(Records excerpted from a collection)
____

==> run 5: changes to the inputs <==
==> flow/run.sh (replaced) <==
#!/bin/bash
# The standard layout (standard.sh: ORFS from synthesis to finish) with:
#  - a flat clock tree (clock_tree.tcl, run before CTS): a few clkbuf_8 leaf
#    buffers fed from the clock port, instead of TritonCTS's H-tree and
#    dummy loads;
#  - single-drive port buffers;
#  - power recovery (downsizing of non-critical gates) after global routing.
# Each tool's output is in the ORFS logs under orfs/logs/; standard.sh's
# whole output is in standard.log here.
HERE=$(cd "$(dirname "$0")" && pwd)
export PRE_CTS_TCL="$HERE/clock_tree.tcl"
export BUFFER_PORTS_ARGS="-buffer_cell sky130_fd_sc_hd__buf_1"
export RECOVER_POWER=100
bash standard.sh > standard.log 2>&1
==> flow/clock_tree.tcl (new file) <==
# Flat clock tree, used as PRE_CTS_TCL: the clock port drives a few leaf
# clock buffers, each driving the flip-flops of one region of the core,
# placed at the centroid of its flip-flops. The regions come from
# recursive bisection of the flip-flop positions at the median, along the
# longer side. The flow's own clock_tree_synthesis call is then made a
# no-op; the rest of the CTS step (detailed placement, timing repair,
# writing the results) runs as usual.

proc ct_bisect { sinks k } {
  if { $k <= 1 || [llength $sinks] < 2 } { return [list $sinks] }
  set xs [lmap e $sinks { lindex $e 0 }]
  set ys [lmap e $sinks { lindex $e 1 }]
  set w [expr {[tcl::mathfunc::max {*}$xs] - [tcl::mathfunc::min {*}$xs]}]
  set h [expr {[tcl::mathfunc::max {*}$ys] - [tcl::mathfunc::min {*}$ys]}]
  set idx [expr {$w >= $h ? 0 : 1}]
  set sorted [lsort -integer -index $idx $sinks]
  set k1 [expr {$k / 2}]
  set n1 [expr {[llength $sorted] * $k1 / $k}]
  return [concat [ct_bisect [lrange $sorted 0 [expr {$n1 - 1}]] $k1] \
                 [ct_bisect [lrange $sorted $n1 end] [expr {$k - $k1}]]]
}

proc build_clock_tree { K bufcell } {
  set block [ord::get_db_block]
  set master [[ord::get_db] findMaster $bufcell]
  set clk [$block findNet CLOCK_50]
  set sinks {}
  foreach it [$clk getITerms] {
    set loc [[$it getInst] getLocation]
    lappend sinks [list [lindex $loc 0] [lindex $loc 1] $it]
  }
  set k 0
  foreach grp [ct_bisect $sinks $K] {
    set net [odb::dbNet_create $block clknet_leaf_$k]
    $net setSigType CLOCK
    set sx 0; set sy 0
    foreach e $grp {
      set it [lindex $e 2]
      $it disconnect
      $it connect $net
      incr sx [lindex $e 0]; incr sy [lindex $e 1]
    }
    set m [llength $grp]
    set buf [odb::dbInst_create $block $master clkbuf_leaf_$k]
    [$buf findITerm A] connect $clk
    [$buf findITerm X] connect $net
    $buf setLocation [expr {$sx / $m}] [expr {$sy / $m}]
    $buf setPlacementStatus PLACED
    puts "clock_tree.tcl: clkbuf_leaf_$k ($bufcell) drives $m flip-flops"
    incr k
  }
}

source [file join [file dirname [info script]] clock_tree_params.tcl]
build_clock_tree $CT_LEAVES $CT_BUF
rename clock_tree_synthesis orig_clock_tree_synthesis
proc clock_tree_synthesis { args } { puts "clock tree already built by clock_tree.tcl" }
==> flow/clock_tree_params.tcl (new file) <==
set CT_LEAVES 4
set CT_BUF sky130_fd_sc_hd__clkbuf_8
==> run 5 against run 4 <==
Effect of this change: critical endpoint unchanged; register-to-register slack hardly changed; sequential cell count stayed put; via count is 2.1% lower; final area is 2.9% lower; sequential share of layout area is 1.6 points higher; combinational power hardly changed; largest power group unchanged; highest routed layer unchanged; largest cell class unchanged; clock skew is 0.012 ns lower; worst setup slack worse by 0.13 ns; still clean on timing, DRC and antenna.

____

■ **Instructions to follow**:
Copy out each line of the data containing the string "flow".

■ **Exercise solution**:
==> flow/run.sh (replaced) <==
==> flow/clock_tree.tcl (new file) <==
# longer side. The flow's own clock_tree_synthesis call is then made a
==> flow/clock_tree_params.tcl (new file) <==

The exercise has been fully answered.